简体   繁体   English

如何正确命名 ParseResults?

[英]How do I correctly name ParseResults?

I like to name the entities in my grammar so I can access them using the as_dict() feature of ParseResults .我喜欢在我的语法中命名实体,这样我就可以使用 ParseResults 的ParseResults as_dict()特性访问它们。 But somehow it is not obvious to me where exactly I should "group" and "name" them.但不知何故,对我来说我应该在哪里“分组”和“命名”它们并不明显。 This often results in some kind of trial and error process.这通常会导致某种试错过程。

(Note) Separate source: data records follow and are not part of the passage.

Background: an optimization exercise with open tools, aiming at small area. Do not read the settings as production practice.
RTL that was checked went through simulation tests only; none was proved equivalent to the original.
Power is estimated from default activity; no workload was simulated.

==> module cmd_decoder, before the edit <==
module cmd_decoder (
	input  logic       tx_clk,
	input  logic       rst,
	input  logic       clr,
	input  logic [7:0] byte_in,
	input  logic       byte_ready,
	output logic       byte_unload,
	output logic       wr_fast,
	output logic       wr_slow,
	output logic       keep_fast,
	output logic       keep_slow,
	output logic [4:0] addr_fast,
	output logic [4:0] addr_slow,
	output logic [6:0] wdata,
	output logic [6:0] pulses
);
	logic tgt_slow;
	logic tgt_none;
	logic trig;
	logic decode;
	assign decode = !byte_ready && byte_unload;
	always_ff @(posedge tx_clk or posedge rst) begin
		if (rst) begin
			byte_unload <= 1'b0;
			wr_fast     <= 1'b0;
			wr_slow     <= 1'b0;
			keep_fast   <= 1'b1;
			keep_slow   <= 1'b1;
			trig        <= 1'b0;
		end else begin
			byte_unload <= byte_ready;
			wr_fast     <= decode && byte_in[7] && !tgt_slow && !tgt_none;
			wr_slow     <= decode && byte_in[7] && tgt_slow && !tgt_none;
			keep_fast   <= !(decode && byte_in[7] && !tgt_slow && !tgt_none);
			keep_slow   <= !(decode && byte_in[7] && tgt_slow && !tgt_none);
			trig        <= decode && byte_in[7:3] == 5'd0 && byte_in[2:0] != 3'd7;
		end
	end
	always_ff @(posedge tx_clk) begin
		if (clr) begin
			tgt_slow  <= 1'b0;
			tgt_none  <= 1'b0;
			addr_fast <= '0;
			addr_slow <= '0;
		end else begin
			if (decode && !byte_in[7] && (byte_in[6] || byte_in[5])) begin
				tgt_slow <= byte_in[6] && byte_in[5];
				tgt_none <= !byte_in[6];
			end
			if (decode && byte_in[7:5] == 3'b010) addr_fast <= byte_in[4:0];
			if (decode && byte_in[7:5] == 3'b011) addr_slow <= byte_in[4:0];
		end
	end
	always_ff @(posedge tx_clk) begin
		wdata <= byte_in[6:0];
	end
	always_comb begin
		pulses    = '0;
		pulses[6] = trig && wdata[2:0] == 3'd0;
		pulses[3] = trig && wdata[2:0] == 3'd1;
		pulses[4] = trig && wdata[2:0] == 3'd2;
		pulses[5] = trig && wdata[2:0] == 3'd3;
		pulses[2] = trig && wdata[2:0] == 3'd4;
		pulses[1] = trig && wdata[2:0] == 3'd5;
		pulses[0] = trig && wdata[2:0] == 3'd6;
	end
endmodule
What follows belongs to an exercise in optimizing a design on an open flow for small area and a short achievable clock period; a production flow would make more cautious choices.
Where RTL was checked, it was by simulation tests only, not by an equivalence proof against the original.
Power is estimated from default activity; no workload was simulated.

## nickel
// norm_rnd
module norm_rnd
(
    input  wire          clk,
    input  wire          reset,
    input  wire  [105:0] fract_in,
    input  wire  [10:0]  exp_in,
    input  wire          sign,
    input  wire  [1:0]   r_mode,
    output logic [52:0]  fract_out,
    output logic [10:0]  exp_out,
    output logic         dn_out,
    output logic         ine_out,
    output logic         overflow_out,
    output logic         infinite_out
);
clock: 14.0 ns
lec_check: 0
abc_area: 0
cap_margin: 20
core_margin: 2
core_utilization: 30
slew_margin: 20
synth_hierarchical: 1
synth_minimum_keep_size: 0
tns_end_percent: 100
standard.sh (not shown) runs the stock make flow with config.mk's settings and CLKGATE_MAP_FILE= SYNTH_SCRIPT=/design/flow/synth_recipe.tcl, a recipe that flattens the netlist after the stock synthesis.
==> flow/flow/run.sh <==
#!/bin/bash
# The standard layout, with plain buf_1 cells as the port buffers instead of
# the delay cells buffer_ports picks by default. Every port still gets its
# own buffer.
set -euo pipefail
export BUFFER_PORTS_ARGS="-buffer_cell sky130_fd_sc_hd__buf_1"
export SETUP_SLACK_MARGIN=5.25
export SKIP_GATE_CLONING=1
bash standard.sh > standard_flow.log 2>&1
[inputs] harbor vs nickel
diff --git a/flow/flow/run.sh b/flow/flow/run.sh
--- a/flow/flow/run.sh
+++ b/flow/flow/run.sh
@@ -6,3 +6,3 @@
 export BUFFER_PORTS_ARGS="-buffer_cell sky130_fd_sc_hd__buf_1"
-export SETUP_SLACK_MARGIN=5.25
+export SETUP_SLACK_MARGIN=5
 export SKIP_GATE_CLONING=1
Findings:
For fraction of area in clock buffers and inverters, harbor and nickel come out practically identical.
Global-route wire length before repair came out lower on harbor than on nickel.
Diff nickel -> harbor | design area | down by a few percent
nickel -> harbor: pre-CTS setup slack delta 0, exact match
Relative to nickel, harbor improves via count.
Sort nickel and harbor by static leakage power asc -> top: harbor
What violet does differently from harbor at the input level:
diff --git a/flow/flow/run.sh b/flow/flow/run.sh
--- a/flow/flow/run.sh
+++ b/flow/flow/run.sh
@@ -6,3 +6,3 @@
 export BUFFER_PORTS_ARGS="-buffer_cell sky130_fd_sc_hd__buf_1"
-export SETUP_SLACK_MARGIN=5
+export SETUP_SLACK_MARGIN=4.5
 export SKIP_GATE_CLONING=1
==> comparison <==
Sequential standard cell area came out exactly the same in violet and harbor. Relative to harbor, count of plain and timing-repair buffers decreased by about 5.4% in violet. Between violet and harbor, it is violet whose total power is lower, by about 1%. Setup slack in violet is smaller than in harbor. Summary: total wire length after detailed routing, violet better than harbor. Core utilization: violet lower than harbor. Number of resized instances in the post-cts repair step in violet is 26 below harbor.
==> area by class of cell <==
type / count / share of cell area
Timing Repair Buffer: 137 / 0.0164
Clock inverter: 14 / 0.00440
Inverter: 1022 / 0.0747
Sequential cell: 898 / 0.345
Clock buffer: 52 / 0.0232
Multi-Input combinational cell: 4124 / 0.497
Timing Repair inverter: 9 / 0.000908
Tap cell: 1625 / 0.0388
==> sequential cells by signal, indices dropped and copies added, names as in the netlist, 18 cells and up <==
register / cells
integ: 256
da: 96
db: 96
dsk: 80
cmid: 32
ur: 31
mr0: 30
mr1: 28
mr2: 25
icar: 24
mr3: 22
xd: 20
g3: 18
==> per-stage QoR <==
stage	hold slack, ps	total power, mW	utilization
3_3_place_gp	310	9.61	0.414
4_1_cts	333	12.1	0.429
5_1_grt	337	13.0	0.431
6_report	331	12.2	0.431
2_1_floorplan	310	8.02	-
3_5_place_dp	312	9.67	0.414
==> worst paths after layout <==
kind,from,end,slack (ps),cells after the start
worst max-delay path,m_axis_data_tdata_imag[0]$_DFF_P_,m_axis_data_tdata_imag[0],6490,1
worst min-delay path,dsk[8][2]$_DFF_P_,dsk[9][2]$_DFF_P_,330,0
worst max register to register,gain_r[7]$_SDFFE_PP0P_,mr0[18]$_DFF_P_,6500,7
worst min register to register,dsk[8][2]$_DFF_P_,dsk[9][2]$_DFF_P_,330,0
This is an optimization exercise on Yosys and OpenROAD, whose aim is small area and a short achievable clock period, not a production implementation.
The RTL was checked by simulation tests, not by an equivalence proof against the original design.
Power and IR drop assume default switching activity.

## alu_regfile
module alu_regfile (
    input  logic        clk,
    input  logic        reset,
    input  logic [4:0]  readReg1,
    input  logic [4:0]  readReg2,
    input  logic [4:0]  writeReg,
    input  logic [31:0] writeData,
    input  logic        regWrite,
    output logic [31:0] readData1,
    output logic [31:0] readData2,
    input  logic [31:0] aluA,
    input  logic [31:0] aluB,
    input  logic [2:0]  aluOp,
    input  logic [4:0]  shamt,
    output logic [31:0] aluOut,
    output logic        zeroFlag
);
    logic [31:0] regs [1:31];
    logic [31:0] wdata;
    assign wdata = reset ? 32'd0 : writeData;
    always_ff @(posedge clk) begin
        if (reset) begin
            for (int i = 1; i < 32; i++)
                regs[i] <= wdata;
        end else if (regWrite && (writeReg != 5'd0)) begin
            regs[writeReg] <= wdata;
        end
    end
    logic [31:0][31:1] col;
    always_comb begin
        for (int b = 0; b < 32; b++)
            for (int i = 1; i < 32; i++)
                col[b][i] = regs[i][b];
    end
    rd_port u_rd1 (.addr(readReg1), .col(col), .data(readData1));
  ...
==> module alu_regfile, before the edit <==
module alu_regfile (
    input  logic        clk,
    input  logic        reset,
    input  logic [4:0]  readReg1,
    input  logic [4:0]  readReg2,
    input  logic [4:0]  writeReg,
    input  logic [31:0] writeData,
    input  logic        regWrite,
    output logic [31:0] readData1,
    output logic [31:0] readData2,
    input  logic [31:0] aluA,
    input  logic [31:0] aluB,
    input  logic [2:0]  aluOp,
    input  logic [4:0]  shamt,
    output logic [31:0] aluOut,
    output logic        zeroFlag
);
    logic [31:0] regs [1:31];
    logic [31:0] wdata;
    assign wdata = reset ? 32'd0 : writeData;
    always_ff @(posedge clk) begin
        if (reset) begin
            for (int i = 1; i < 32; i++)
                regs[i] <= wdata;
        end else if (regWrite && (writeReg != 5'd0)) begin
            regs[writeReg] <= wdata;
        end
    end
    logic [31:0][31:1] col;
    always_comb begin
        for (int b = 0; b < 32; b++)
            for (int i = 1; i < 32; i++)
                col[b][i] = regs[i][b];
    end
    rd_port u_rd1 (.addr(readReg1), .col(col), .data(readData1));
    rd_port u_rd2 (.addr(readReg2), .col(col), .data(readData2));
    alu u_alu (
        .a(aluA), .b(aluB), .op(aluOp), .sh(shamt),
        .y(aluOut), .zero(zeroFlag)
    );
endmodule
==> module rd_port, before the edit <==
module rd_port (
    input  logic [4:0]  addr,
    input  logic [31:0][31:1] col,
    output logic [31:0] data
);
    logic [31:1] sel;
    rd_dec u_dec (.addr(addr), .sel(sel));
    for (genvar b = 0; b < 32; b++) begin : g_bit
        rd_bit u_bit (.d(col[b]), .sel(sel), .q(data[b]));
    end
endmodule
==> module rd_dec, before the edit <==
module rd_dec (
    input  logic [4:0]  addr,
    output logic [31:1] sel
);
    always_comb
        for (int i = 1; i < 32; i++)
            sel[i] = (addr == 5'(i));
endmodule
==> module rd_bit, before the edit <==
module rd_bit (
    input  logic [31:1] d,
    input  logic [31:1] sel,
    output logic        q
);
    logic [15:0] n1;    
    logic [3:0]  p2;
    logic [1:0]  n3;
    for (genvar k = 0; k < 15; k++) begin : g_l1
        c_aoi22 u (.a1(d[2*k+1]), .a2(sel[2*k+1]), .b1(d[2*k+2]), .b2(sel[2*k+2]), .y(n1[k]));
    end
    c_nand2 u_l1x (.a(d[31]), .b(sel[31]), .y(n1[15]));
    for (genvar k = 0; k < 4; k++) begin : g_l2
        c_nand4 u (.a(n1[4*k]), .b(n1[4*k+1]), .c(n1[4*k+2]), .d(n1[4*k+3]), .y(p2[k]));
    end
    c_nor2  u_l3a (.a(p2[0]), .b(p2[1]), .y(n3[0]));
    c_nor2  u_l3b (.a(p2[2]), .b(p2[3]), .y(n3[1]));
    c_nand2 u_l4  (.a(n3[0]), .b(n3[1]), .y(q));
endmodule
clock: 7.5 ns
lec_check: 0
cap_margin: 20
core_margin: 2
core_utilization: 45
cts_cluster_diameter: 45
cts_cluster_size: 14
place_density: 0.7
setup_slack_margin: 2.5
slew_margin: 20
synth_hierarchical: 1
synth_minimum_keep_size: 0
tns_end_percent: 0
standard.sh (not shown) runs the stock make flow with config.mk's settings and CLKGATE_MAP_FILE= SYNTH_SCRIPT=/design/flow/synth_recipe.tcl, a recipe that flattens the netlist after the stock synthesis.
==> flow/flow/run.sh <==
#!/bin/bash
# Standard ORFS layout built from the standard synthesis, with two
# changes to how the layout is made:
#  - after synthesis every combinational cell is set to its smallest drive
#    strength (flow/downsize.py); the resizer then upsizes what timing needs;
#  - the resizer may swap cells across footprints, ports get plain buffers
#    and the clock tree uses clkbuf_8.
# Each tool's full output goes to a log of its own in this folder; ORFS also
# keeps each step's log under orfs/logs/.
set -o pipefail
ARGS=(MATCH_CELL_FOOTPRINT=0
      BUFFER_PORTS_ARGS="-buffer_cell sky130_fd_sc_hd__buf_2"
      CTS_BUF_LIST="sky130_fd_sc_hd__clkbuf_8")
RES=orfs/results/$FLOW_PLATFORM/alu_regfile/base
bash standard.sh "${ARGS[@]}" synth > synth.log 2>&1 || exit 1
python3 flow/downsize.py "$FLOW_HOME/platforms/sky130hd/lib/sky130_fd_sc_hd__tt_025C_1v80.lib" \
    "$RES/1_2_yosys.v" > downsize.log 2>&1 || exit 1
rm -f "$RES/1_synth.odb" "$RES/1_synth.sdc"
bash standard.sh "${ARGS[@]}" finish > flow.log 2>&1
Other scripts of this flow, unchanged in this note and not shown: flow/flow/downsize.py
Next try:
--- a/flow/design.v
+++ b/flow/design.v
@@ -14,24 +14,24 @@
     input  logic [4:0]  shamt,
     output logic [31:0] aluOut,
     output logic        zeroFlag
 );
-    logic [31:0] regs [1:31];
-    logic [31:0] wdata;
-    assign wdata = reset ? 32'd0 : writeData;
+    logic [31:0] regs_n [1:31];
+    logic [31:0] wdata_n;
+    assign wdata_n = reset ? 32'hFFFF_FFFF : ~writeData;
     always_ff @(posedge clk) begin
         if (reset) begin
             for (int i = 1; i < 32; i++)
-                regs[i] <= wdata;
+                regs_n[i] <= wdata_n;
         end else if (regWrite && (writeReg != 5'd0)) begin
-            regs[writeReg] <= wdata;
+            regs_n[writeReg] <= wdata_n;
         end
     end
     logic [31:0][31:1] col;
     always_comb begin
         for (int b = 0; b < 32; b++)
             for (int i = 1; i < 32; i++)
-                col[b][i] = regs[i][b];
+                col[b][i] = regs_n[i][b];
     end
     rd_port u_rd1 (.addr(readReg1), .col(col), .data(readData1));
     rd_port u_rd2 (.addr(readReg2), .col(col), .data(readData2));
     alu u_alu (
@@ -43,40 +43,38 @@
     input  logic [4:0]  addr,
     input  logic [31:0][31:1] col,
     output logic [31:0] data
 );
-    logic [31:1] sel;
+    logic [31:0] sel;
     rd_dec u_dec (.addr(addr), .sel(sel));
     for (genvar b = 0; b < 32; b++) begin : g_bit
-        rd_bit u_bit (.d(col[b]), .sel(sel), .q(data[b]));
+        rd_bit u_bit (.dn(col[b]), .sel(sel), .q(data[b]));
     end
 endmodule
 module rd_dec (
     input  logic [4:0]  addr,
-    output logic [31:1] sel
+    output logic [31:0] sel
 );
     always_comb
-        for (int i = 1; i < 32; i++)
+        for (int i = 0; i < 32; i++)
             sel[i] = (addr == 5'(i));
 endmodule
 module rd_bit (
-    input  logic [31:1] d,
-    input  logic [31:1] sel,
+    input  logic [31:1] dn,
+    input  logic [31:0] sel,
     output logic        q
 );
-    logic [15:0] n1;    
-    logic [3:0]  p2;
-    logic [1:0]  n3;
-    for (genvar k = 0; k < 15; k++) begin : g_l1
-        c_aoi22 u (.a1(d[2*k+1]), .a2(sel[2*k+1]), .b1(d[2*k+2]), .b2(sel[2*k+2]), .y(n1[k]));
-    end
-    c_nand2 u_l1x (.a(d[31]), .b(sel[31]), .y(n1[15]));
-    for (genvar k = 0; k < 4; k++) begin : g_l2
-        c_nand4 u (.a(n1[4*k]), .b(n1[4*k+1]), .c(n1[4*k+2]), .d(n1[4*k+3]), .y(p2[k]));
-    end
-    c_nor2  u_l3a (.a(p2[0]), .b(p2[1]), .y(n3[0]));
-    c_nor2  u_l3b (.a(p2[2]), .b(p2[3]), .y(n3[1]));
-    c_nand2 u_l4  (.a(n3[0]), .b(n3[1]), .y(q));
+    logic [10:0] n1;    
+    logic [2:0]  p2;
+    for (genvar k = 0; k < 10; k++) begin : g_l1
+        c_a222oi u (.a1(dn[3*k+1]), .a2(sel[3*k+1]), .b1(dn[3*k+2]), .b2(sel[3*k+2]),
+                    .c1(dn[3*k+3]), .c2(sel[3*k+3]), .y(n1[k]));
+    end
+    c_aoi21 u_l1x (.a1(dn[31]), .a2(sel[31]), .b1(sel[0]), .y(n1[10]));
+    c_nand4 u_l2a (.a(n1[0]), .b(n1[1]), .c(n1[2]), .d(n1[3]), .y(p2[0]));
+    c_nand4 u_l2b (.a(n1[4]), .b(n1[5]), .c(n1[6]), .d(n1[7]), .y(p2[1]));
+    c_nand3 u_l2c (.a(n1[8]), .b(n1[9]), .c(n1[10]), .y(p2[2]));
+    c_nor3  u_l3  (.a(p2[0]), .b(p2[1]), .c(p2[2]), .y(q));
 endmodule
 module alu (
     input  logic [31:0] a,
     input  logic [31:0] b,
@@ -264,13 +262,17 @@
 module c_nand2b (input logic an, b, output logic y);                 assign y = ~(~an & b);      endmodule
 module c_nor2b  (input logic a, bn, output logic y);                 assign y = ~(a | ~bn);      endmodule
 module c_xor2   (input logic a, b, output logic y);                  assign y = a ^ b;           endmodule
 module c_xnor2  (input logic a, b, output logic y);                  assign y = ~(a ^ b);        endmodule
+module c_or2    (input logic a, b, output logic y);                  assign y = a | b;           endmodule
 module c_nand3  (input logic a, b, c, output logic y);               assign y = ~(a & b & c);    endmodule
 module c_nor3   (input logic a, b, c, output logic y);               assign y = ~(a | b | c);    endmodule
 module c_nand4  (input logic a, b, c, d, output logic y);            assign y = ~(a & b & c & d); endmodule
 module c_nand5  (input logic a, b, c, d, e, output logic y);         assign y = ~(a & b & c & d & e); endmodule
 module c_aoi21  (input logic a1, a2, b1, output logic y);            assign y = ~((a1 & a2) | b1); endmodule
 module c_oai21  (input logic a1, a2, b1, output logic y);            assign y = ~((a1 | a2) & b1); endmodule
 module c_aoi22  (input logic a1, a2, b1, b2, output logic y);        assign y = ~((a1 & a2) | (b1 & b2)); endmodule
+module c_a222oi (input logic a1, a2, b1, b2, c1, c2, output logic y);
+    assign y = ~((a1 & a2) | (b1 & b2) | (c1 & c2));
+endmodule
 module c_a2bb2oi (input logic a1n, a2n, b1, b2, output logic y);   assign y = ~((~a1n & ~a2n) | (b1 & b2)); endmodule
 module c_mux2i  (input logic a0, a1, s, output logic y);             assign y = ~(s ? a1 : a0);  endmodule
Non-clock buffer count came out lower by 30.
Sequential share of layout area climbs by 2.1 points.
Wire length increases by 5.2%.
Total power drops by about 2%.
Setup slack improves by 0.058 ns.
Synthesized area decreases by about 3.2%.
Cell area goes down by about 4%.
Core utilization fell by 0.42 points.
Global-route usage goes up by 4.6 points.

what the ideal ports hide:
In the flow no input, the clock included, has a driving cell. The finished layouts below were timed again as built, in two steps.
Step 1 assumes that a clkbuf_16 drives the clock port and a buf_2 every other input.
Step 2 adds t to the input delays and takes it off the output delays; t is the mean of the earliest and latest rising clock arrival at the registers after step 1. Input paths then give back, and output paths get back, about the clock's delay inside the block.
a / b / c = ideal ports / drivers / drivers and shift; a / b = the first two.
run | t (ns) | setup slack, ns | worst hold slack (ns) | worst data-port slew with drivers (ns) | pins driven straight from the clock port
the first run | 0.825 | 1.968 / 1.936 / 1.936 | 1.245 / 1.198 / 2.023 | 0.27 | 1
the second run | 0.814 | 2.026 / 1.913 / 1.913 | 1.227 / 1.183 / 1.997 | 0.36 | 1
After both steps every run listed still meets setup and hold. The setup slack of the second run, which loses most, moves by -0.113 ns with the drivers and by -0.113 ns with both steps.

To make more clear what I mean I tried to strip down the problem to a minimal example:为了更清楚地说明我的意思,我试图将问题简化为一个最小的例子:

If we define an identifier that is labelled with "I" and holds the name of the identifier:如果我们定义一个标有“I”的标识符并保存标识符的名称:

from  pyparsing import *

identifier = Word(alphas,nums)
gid        = Group(identifier("I"))
idg        = Group(identifier)("I")

t=gid.parseString("x1")
print(t.as_dict(), t.as_list())
t=idg.parseString("x1")
print(t.as_dict(), t.as_list())

results in:结果是:

{} [['x1']]
{'I': ['x1']} [['x1']]

which suggests that I should first "Group" then "name" the identifier.这表明我应该先“分组”然后“命名”标识符。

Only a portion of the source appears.